Records from a data source
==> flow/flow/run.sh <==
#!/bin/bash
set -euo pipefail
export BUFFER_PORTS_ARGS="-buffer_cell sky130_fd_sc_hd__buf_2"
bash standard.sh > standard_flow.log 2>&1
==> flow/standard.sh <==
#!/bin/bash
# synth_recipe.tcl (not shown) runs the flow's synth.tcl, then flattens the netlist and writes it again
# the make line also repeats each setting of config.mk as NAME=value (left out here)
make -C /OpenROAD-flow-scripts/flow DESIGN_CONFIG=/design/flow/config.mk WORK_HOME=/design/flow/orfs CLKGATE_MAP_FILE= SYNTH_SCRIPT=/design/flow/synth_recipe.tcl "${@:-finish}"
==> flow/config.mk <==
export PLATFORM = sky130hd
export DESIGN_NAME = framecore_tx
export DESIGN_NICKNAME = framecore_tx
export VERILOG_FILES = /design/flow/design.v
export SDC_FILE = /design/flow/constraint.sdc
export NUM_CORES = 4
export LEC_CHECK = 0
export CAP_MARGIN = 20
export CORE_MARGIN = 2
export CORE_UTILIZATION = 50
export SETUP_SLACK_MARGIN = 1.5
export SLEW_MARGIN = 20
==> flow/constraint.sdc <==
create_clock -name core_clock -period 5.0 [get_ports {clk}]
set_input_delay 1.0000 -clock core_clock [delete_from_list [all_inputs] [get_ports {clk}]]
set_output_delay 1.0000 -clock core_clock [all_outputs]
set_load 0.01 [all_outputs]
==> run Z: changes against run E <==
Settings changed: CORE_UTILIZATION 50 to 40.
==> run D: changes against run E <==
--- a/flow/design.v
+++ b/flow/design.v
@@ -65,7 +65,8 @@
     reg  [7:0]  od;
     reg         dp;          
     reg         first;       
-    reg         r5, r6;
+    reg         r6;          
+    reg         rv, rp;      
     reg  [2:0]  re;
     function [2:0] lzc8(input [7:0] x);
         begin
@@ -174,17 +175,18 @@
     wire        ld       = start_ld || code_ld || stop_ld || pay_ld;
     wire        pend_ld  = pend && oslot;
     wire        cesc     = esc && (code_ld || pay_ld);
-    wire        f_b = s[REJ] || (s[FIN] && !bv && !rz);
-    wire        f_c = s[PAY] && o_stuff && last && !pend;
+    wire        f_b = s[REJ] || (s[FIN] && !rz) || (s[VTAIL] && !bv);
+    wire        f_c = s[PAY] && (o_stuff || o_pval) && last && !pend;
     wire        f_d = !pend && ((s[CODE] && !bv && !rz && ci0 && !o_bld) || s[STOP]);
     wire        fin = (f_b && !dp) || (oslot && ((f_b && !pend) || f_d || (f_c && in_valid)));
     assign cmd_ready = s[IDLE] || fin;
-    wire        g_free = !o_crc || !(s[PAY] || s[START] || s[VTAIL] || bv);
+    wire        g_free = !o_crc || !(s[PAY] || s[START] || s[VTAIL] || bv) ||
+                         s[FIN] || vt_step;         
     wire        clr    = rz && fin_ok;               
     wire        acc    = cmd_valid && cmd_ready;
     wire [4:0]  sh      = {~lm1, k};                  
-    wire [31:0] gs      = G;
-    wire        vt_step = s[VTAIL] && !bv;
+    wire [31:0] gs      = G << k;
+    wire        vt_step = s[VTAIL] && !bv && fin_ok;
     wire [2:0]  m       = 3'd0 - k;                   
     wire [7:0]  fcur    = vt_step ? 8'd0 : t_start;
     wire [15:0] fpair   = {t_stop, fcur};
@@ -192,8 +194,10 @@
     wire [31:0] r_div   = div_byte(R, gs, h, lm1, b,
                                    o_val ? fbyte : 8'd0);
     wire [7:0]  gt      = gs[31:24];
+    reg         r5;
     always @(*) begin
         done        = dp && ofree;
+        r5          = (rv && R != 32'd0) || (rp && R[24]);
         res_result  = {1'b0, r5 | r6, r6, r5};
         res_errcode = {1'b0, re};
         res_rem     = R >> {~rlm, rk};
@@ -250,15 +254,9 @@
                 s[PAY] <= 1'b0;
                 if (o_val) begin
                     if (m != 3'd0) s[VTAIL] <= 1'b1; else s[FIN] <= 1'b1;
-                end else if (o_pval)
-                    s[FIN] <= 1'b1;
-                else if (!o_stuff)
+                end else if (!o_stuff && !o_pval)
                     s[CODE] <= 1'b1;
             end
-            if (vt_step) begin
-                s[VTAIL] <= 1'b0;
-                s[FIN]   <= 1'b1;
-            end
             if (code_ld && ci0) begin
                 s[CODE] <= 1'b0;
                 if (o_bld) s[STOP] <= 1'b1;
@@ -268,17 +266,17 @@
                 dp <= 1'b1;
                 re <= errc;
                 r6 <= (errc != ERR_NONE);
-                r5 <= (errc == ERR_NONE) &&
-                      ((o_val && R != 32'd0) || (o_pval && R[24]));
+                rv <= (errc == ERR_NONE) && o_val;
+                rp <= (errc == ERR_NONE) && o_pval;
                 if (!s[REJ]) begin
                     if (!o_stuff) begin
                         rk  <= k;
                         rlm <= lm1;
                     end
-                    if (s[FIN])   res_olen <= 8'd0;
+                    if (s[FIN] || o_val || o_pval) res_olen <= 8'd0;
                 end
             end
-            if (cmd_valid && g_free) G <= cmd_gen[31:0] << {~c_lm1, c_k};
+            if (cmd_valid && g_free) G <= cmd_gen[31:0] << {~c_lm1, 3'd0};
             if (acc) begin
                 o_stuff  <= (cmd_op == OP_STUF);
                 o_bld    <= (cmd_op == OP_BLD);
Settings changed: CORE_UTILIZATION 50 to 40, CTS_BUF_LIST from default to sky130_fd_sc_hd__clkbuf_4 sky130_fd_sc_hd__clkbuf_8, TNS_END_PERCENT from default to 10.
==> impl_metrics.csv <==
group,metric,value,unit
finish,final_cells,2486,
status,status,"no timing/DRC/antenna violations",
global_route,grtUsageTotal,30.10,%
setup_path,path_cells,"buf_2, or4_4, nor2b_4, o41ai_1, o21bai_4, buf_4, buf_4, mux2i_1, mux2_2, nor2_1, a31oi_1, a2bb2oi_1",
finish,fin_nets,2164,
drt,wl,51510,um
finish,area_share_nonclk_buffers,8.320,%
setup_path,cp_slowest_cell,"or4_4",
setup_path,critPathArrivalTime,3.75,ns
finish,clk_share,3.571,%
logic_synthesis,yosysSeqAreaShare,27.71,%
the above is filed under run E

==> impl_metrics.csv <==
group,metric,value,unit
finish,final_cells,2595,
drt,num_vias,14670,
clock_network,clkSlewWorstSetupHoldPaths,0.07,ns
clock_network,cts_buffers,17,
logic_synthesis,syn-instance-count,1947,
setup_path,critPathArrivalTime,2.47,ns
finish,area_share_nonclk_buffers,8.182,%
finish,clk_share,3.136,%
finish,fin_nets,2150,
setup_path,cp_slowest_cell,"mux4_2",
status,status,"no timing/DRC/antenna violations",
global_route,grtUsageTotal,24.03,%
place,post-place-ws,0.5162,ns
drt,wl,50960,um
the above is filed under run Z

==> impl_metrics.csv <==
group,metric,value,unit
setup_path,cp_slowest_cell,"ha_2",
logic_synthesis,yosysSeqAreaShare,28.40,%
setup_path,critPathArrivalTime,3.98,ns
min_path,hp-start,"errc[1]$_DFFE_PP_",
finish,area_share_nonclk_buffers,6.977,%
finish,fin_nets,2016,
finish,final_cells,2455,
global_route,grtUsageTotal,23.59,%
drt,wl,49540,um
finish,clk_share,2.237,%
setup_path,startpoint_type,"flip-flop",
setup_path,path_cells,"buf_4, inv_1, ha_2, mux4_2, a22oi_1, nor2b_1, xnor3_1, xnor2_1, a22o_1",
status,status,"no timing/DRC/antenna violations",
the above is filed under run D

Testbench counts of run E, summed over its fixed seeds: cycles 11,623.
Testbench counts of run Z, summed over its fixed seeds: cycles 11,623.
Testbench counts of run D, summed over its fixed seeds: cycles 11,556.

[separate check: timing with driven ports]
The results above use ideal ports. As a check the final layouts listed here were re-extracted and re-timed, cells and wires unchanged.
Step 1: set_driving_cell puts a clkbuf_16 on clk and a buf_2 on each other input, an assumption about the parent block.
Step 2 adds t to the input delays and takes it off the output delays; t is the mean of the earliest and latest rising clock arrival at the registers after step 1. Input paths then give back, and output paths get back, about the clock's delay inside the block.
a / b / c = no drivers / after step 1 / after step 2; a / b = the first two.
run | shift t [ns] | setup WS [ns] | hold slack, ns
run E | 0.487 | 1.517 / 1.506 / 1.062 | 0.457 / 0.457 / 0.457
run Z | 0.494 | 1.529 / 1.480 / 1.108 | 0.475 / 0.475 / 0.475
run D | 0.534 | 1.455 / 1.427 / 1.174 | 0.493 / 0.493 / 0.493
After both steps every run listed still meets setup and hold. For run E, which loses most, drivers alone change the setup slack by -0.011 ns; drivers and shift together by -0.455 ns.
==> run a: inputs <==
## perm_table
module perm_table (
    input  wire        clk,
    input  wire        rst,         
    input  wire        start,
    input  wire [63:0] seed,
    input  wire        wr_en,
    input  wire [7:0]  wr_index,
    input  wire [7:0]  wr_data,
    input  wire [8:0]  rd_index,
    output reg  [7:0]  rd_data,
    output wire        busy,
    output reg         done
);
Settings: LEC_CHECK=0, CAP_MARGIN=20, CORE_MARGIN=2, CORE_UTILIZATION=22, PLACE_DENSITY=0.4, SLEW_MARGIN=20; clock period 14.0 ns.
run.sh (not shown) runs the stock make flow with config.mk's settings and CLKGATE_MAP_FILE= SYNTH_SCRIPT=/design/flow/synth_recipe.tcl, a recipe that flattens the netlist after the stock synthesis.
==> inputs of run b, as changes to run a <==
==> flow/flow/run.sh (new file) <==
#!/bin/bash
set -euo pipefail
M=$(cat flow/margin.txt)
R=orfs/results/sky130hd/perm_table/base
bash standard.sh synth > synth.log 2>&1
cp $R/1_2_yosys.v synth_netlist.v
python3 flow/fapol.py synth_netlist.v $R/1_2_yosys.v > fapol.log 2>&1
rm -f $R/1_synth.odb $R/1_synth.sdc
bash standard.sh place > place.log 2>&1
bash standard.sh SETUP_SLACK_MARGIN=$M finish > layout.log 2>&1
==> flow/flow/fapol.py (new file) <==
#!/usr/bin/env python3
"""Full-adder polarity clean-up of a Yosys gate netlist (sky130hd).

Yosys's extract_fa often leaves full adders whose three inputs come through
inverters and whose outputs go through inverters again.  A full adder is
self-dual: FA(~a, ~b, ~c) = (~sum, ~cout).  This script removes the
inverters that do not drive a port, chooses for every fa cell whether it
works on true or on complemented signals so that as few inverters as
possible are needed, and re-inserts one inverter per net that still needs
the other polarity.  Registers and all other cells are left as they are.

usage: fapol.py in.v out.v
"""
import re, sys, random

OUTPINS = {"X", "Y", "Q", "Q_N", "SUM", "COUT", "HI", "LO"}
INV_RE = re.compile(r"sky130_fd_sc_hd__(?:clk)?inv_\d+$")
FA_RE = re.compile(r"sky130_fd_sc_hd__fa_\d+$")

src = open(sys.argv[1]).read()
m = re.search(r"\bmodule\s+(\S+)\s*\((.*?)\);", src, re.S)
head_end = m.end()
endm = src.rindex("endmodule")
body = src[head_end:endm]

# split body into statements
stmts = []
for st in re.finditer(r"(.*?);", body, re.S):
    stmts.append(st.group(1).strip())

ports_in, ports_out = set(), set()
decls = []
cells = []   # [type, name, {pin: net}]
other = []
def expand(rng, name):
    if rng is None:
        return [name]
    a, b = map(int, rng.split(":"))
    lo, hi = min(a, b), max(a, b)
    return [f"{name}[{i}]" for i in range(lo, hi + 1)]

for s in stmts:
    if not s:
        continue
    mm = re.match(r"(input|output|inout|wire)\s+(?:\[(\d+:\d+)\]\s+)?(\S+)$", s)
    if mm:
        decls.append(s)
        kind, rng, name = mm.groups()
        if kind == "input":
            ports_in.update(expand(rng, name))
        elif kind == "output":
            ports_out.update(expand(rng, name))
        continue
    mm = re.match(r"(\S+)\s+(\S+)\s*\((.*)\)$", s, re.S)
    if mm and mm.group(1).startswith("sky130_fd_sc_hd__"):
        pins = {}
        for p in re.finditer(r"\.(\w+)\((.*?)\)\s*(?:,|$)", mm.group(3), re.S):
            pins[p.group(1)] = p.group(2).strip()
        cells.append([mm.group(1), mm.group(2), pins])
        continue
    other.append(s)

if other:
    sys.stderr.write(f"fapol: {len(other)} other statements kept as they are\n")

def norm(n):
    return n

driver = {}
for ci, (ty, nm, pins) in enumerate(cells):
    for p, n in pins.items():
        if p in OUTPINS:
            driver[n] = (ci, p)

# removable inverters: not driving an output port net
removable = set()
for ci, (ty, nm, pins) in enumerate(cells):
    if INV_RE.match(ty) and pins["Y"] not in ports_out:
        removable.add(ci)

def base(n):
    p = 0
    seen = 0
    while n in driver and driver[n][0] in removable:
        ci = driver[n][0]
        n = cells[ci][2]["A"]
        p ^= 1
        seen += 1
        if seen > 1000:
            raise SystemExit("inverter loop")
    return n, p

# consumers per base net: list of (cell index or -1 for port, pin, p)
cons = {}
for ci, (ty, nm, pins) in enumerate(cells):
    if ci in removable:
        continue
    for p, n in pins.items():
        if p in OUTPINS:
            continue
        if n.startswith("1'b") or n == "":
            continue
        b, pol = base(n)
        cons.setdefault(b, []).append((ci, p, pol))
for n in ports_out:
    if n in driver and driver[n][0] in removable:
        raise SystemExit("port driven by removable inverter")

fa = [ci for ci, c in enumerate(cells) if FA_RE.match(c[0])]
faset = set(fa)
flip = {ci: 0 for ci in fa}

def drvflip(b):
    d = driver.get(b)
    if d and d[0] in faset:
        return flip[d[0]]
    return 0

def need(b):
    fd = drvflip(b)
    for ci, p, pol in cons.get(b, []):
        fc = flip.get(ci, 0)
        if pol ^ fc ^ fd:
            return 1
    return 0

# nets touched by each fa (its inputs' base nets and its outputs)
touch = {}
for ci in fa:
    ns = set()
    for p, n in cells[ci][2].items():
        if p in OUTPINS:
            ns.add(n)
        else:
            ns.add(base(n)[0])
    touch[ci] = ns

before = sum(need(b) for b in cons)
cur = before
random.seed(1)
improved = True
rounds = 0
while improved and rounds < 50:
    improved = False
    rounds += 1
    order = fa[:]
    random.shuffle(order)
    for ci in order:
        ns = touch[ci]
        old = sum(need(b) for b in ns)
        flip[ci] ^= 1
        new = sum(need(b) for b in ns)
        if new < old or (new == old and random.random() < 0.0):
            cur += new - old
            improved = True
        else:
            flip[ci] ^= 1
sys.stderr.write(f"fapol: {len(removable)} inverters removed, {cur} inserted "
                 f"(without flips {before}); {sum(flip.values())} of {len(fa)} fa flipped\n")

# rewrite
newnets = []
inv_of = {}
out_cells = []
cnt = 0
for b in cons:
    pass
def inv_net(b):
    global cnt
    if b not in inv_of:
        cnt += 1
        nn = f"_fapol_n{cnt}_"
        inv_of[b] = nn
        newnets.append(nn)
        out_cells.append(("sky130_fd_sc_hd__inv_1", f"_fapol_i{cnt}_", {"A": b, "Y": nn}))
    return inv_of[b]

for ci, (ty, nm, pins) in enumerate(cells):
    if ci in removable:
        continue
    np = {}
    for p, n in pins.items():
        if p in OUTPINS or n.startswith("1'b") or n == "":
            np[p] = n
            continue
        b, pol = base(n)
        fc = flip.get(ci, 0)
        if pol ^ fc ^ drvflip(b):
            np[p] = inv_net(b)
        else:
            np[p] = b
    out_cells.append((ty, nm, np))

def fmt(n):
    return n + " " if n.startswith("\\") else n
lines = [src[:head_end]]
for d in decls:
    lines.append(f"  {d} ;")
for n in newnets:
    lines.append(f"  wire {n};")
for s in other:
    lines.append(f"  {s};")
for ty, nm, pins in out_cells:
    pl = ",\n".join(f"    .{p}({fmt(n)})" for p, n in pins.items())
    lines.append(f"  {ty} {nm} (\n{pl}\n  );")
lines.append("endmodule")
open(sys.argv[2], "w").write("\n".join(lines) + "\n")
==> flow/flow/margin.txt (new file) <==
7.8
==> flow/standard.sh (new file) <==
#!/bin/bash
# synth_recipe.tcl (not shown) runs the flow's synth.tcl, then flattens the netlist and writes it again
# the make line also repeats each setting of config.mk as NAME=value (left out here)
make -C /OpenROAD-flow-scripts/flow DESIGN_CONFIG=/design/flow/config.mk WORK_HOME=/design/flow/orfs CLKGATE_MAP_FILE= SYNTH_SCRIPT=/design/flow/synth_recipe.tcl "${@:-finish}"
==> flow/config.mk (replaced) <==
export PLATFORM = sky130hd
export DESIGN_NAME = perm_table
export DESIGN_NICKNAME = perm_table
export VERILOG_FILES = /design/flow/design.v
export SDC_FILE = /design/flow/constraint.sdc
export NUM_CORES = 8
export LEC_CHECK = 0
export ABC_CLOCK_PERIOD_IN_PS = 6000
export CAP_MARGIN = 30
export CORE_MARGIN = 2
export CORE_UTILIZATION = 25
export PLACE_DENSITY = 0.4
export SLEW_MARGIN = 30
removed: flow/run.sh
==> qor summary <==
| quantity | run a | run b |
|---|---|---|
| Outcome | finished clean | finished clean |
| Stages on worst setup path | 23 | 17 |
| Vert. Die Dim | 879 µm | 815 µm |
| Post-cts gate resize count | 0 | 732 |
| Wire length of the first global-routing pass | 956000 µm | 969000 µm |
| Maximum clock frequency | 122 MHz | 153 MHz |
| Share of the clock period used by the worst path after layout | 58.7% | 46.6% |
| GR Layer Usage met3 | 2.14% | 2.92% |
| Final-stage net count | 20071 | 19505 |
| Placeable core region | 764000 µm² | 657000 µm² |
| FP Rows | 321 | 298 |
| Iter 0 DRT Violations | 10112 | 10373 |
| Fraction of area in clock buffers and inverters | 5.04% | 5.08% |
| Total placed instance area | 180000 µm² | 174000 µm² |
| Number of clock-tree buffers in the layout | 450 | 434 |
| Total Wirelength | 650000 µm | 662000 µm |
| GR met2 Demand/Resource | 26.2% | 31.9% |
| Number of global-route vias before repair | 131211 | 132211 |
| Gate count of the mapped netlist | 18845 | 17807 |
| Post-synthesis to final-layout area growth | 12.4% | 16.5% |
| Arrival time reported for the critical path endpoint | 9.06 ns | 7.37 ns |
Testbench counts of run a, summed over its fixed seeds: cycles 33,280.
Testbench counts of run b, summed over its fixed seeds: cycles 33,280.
Context: an optimization exercise on an open-source flow, tuned for small area, a short achievable clock period and few clock cycles per item. The choices shown serve that exercise and are no tape-out recipe. In this exercise RTL edits were held to simulation tests only and were not proved equivalent to the original. Power figures rest on the tool's default switching activity, not on a simulated workload.

==> flow/design.v <==
module sm2_divrem (
    input  wire         clk,
    input  wire         rst,       
    input  wire         start,     
    input  wire         a_sign,    
    input  wire [575:0] a_mag,
    input  wire         b_sign,    
    input  wire [575:0] b_mag,
    output wire         ready,
    output reg          done,      
    output reg          divz,      
    output reg          q_sign,
    output reg  [575:0] q_mag,
    output reg          r_sign,
    output reg  [575:0] r_mag
);
    localparam integer NB = 576;
    localparam [1:0] S_IDLE = 2'd0, S_DIV = 2'd1, S_FIX = 2'd2;
    reg  [1:0]   state;
    reg  [9:0]   cnt;        
    reg  [575:0] rem;        
    reg  [575:0] quo;        
    wire [576:0] trial = {rem, quo[575]};
    wire [577:0] diff  = {1'b0, trial} - {2'b00, b_mag};
    wire         ge    = ~diff[577];
    wire [576:0] rem_n = ge ? diff[576:0] : trial;
    wire         rnz   = |rem;
    wire         sdiff = a_sign ^ b_sign;
    wire         adj   = sdiff & rnz;
    wire [575:0] q_adj = quo + 576'd1;
    wire [575:0] r_adj = b_mag - rem;
    assign ready = (state == S_IDLE);
    always @(posedge clk) begin
        if (rst) begin
            state  <= S_IDLE;
            cnt    <= 10'd0;
            rem    <= 576'd0;
            quo    <= 576'd0;
            done   <= 1'b0;
            divz   <= 1'b0;
            q_sign <= 1'b0;
            q_mag  <= 576'd0;
            r_sign <= 1'b0;
            r_mag  <= 576'd0;
        end else begin
            done <= 1'b0;
            case (state)
                S_IDLE: begin
                    if (start) begin
                        if (b_mag == 576'd0) begin
                            divz <= 1'b1;
                            done <= 1'b1;
                        end else begin
                            rem   <= 576'd0;
                            quo   <= a_mag;
                            cnt   <= NB;
                            state <= S_DIV;
                        end
                    end
                end
                S_DIV: begin
                    rem <= rem_n[575:0];
                    quo <= {quo[574:0], ge};
                    cnt <= cnt - 10'd1;
                    if (cnt == 10'd1)
                        state <= S_FIX;
                end
                S_FIX: begin
                    divz  <= 1'b0;
                    done  <= 1'b1;
                    state <= S_IDLE;
                    if (adj) begin
                        q_mag  <= q_adj;
                        q_sign <= 1'b1;
                        r_mag  <= r_adj;
                        r_sign <= b_sign;
                    end else begin
                        q_mag  <= quo;
                        q_sign <= sdiff & (|quo);
                        r_mag  <= rem;
                        r_sign <= b_sign & rnz;
                    end
                end
                default: state <= S_IDLE;
            endcase
        end
    end
endmodule
==> flow/run.sh <==
#!/bin/bash
# synth_recipe.tcl (not shown) runs the flow's synth.tcl, then flattens the netlist and writes it again
# the make line also repeats each setting of config.mk as NAME=value (left out here)
make -C /OpenROAD-flow-scripts/flow DESIGN_CONFIG=/design/flow/config.mk WORK_HOME=/design/flow/orfs CLKGATE_MAP_FILE= SYNTH_SCRIPT=/design/flow/synth_recipe.tcl finish
==> flow/config.mk <==
export PLATFORM = sky130hd
export DESIGN_NAME = sm2_divrem
export DESIGN_NICKNAME = sm2_divrem
export VERILOG_FILES = /design/flow/design.v
export SDC_FILE = /design/flow/constraint.sdc
export NUM_CORES = 4
export LEC_CHECK = 0
export CAP_MARGIN = 40
export CORE_MARGIN = 2
export CORE_UTILIZATION = 20
export PLACE_DENSITY = 0.3
export SLEW_MARGIN = 30
==> flow/constraint.sdc <==
create_clock -name core_clock -period 20.0 [get_ports {clk}]
set_input_delay 4.0000 -clock core_clock [delete_from_list [all_inputs] [get_ports {clk}]]
set_output_delay 4.0000 -clock core_clock [all_outputs]
set_load 0.01 [all_outputs]
==> summary.txt <==
synthesized netlist by cell type, types with 28 or more instances:
| library cell | instances |
|---|---|
| nand2_1 | 4708 |
| nor2_1 | 3965 |
| a21oi_1 | 3067 |
| o21ai_0 | 2571 |
| dfxtp_1 | 2320 |
| clkbuf_1 | 1851 |
| inv_1 | 1775 |
| ha_1 | 1155 |
| nand4_1 | 1092 |
| a311oi_1 | 957 |
| xnor2_1 | 922 |
| nor4_1 | 716 |
| xor2_1 | 675 |
| nor3_1 | 614 |
| a211oi_1 | 609 |
| nand3_1 | 560 |
| a21o_1 | 529 |
| o21bai_1 | 504 |
| a22oi_1 | 354 |
| and3_1 | 207 |
| o21a_1 | 192 |
| or3_1 | 171 |
| a31oi_1 | 145 |
| or2_2 | 114 |
| o211ai_1 | 112 |
| a21boi_0 | 110 |
| and2_1 | 107 |
| o31ai_1 | 83 |
| nand2b_1 | 68 |
| nor2b_1 | 68 |
| buf_2 | 64 |
| and4_1 | 56 |
| buf_1 | 54 |
| or4_1 | 43 |
| a221oi_1 | 40 |
| mux2i_1 | 37 |
| a221o_1 | 33 |
| o221ai_1 | 31 |
| o22ai_1 | 31 |
| a41oi_1 | 28 |
power groups by stage:
stage / combinational (W) / sequential (W) / clock, W
global placement: 0.00331 / 0.00523 / 0
CTS: 0.00334 / 0.00513 / 0.00706
global route: 0.00353 / 0.00515 / 0.00721
finish: 0.00338 / 0.00514 / 0.00688
detailed placement: 0.00331 / 0.00523 / 0
floorplan: 0.00166 / 0.00499 / 0
worst register-to-register path, cell delays in order, from the launching register on:
cell and delay [ns]:
dfxtp_1 0.85, inv_1 0.13, ha_1 0.51, nand4_1 0.41, nor4_1 0.60, buf_1 0.24
nand3_1 0.09, or2_2 0.35, a211oi_2 0.24, buf_4 0.24, o2111a_1 0.56, nor3_2 0.08
buf_4 0.22, o21a_1 0.49, o21ai_1 0.85, a21oi_1 0.52, o31ai_1 0.55, buf_4 0.24
a31oi_1 0.22, o21a_1 0.45, o211ai_1 0.77, a41oi_1 0.37, xor2_1 0.83, o21ai_0 0.17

## What is needed
Return, unchanged, the run of lines above that opens with the line containing "count | 0 | 732 |" and closes with the line containing "174000 µm² |". Include both.

## Response to the exercise
| Post-cts gate resize count | 0 | 732 |
| Wire length of the first global-routing pass | 956000 µm | 969000 µm |
| Maximum clock frequency | 122 MHz | 153 MHz |
| Share of the clock period used by the worst path after layout | 58.7% | 46.6% |
| GR Layer Usage met3 | 2.14% | 2.92% |
| Final-stage net count | 20071 | 19505 |
| Placeable core region | 764000 µm² | 657000 µm² |
| FP Rows | 321 | 298 |
| Iter 0 DRT Violations | 10112 | 10373 |
| Fraction of area in clock buffers and inverters | 5.04% | 5.08% |
| Total placed instance area | 180000 µm² | 174000 µm² |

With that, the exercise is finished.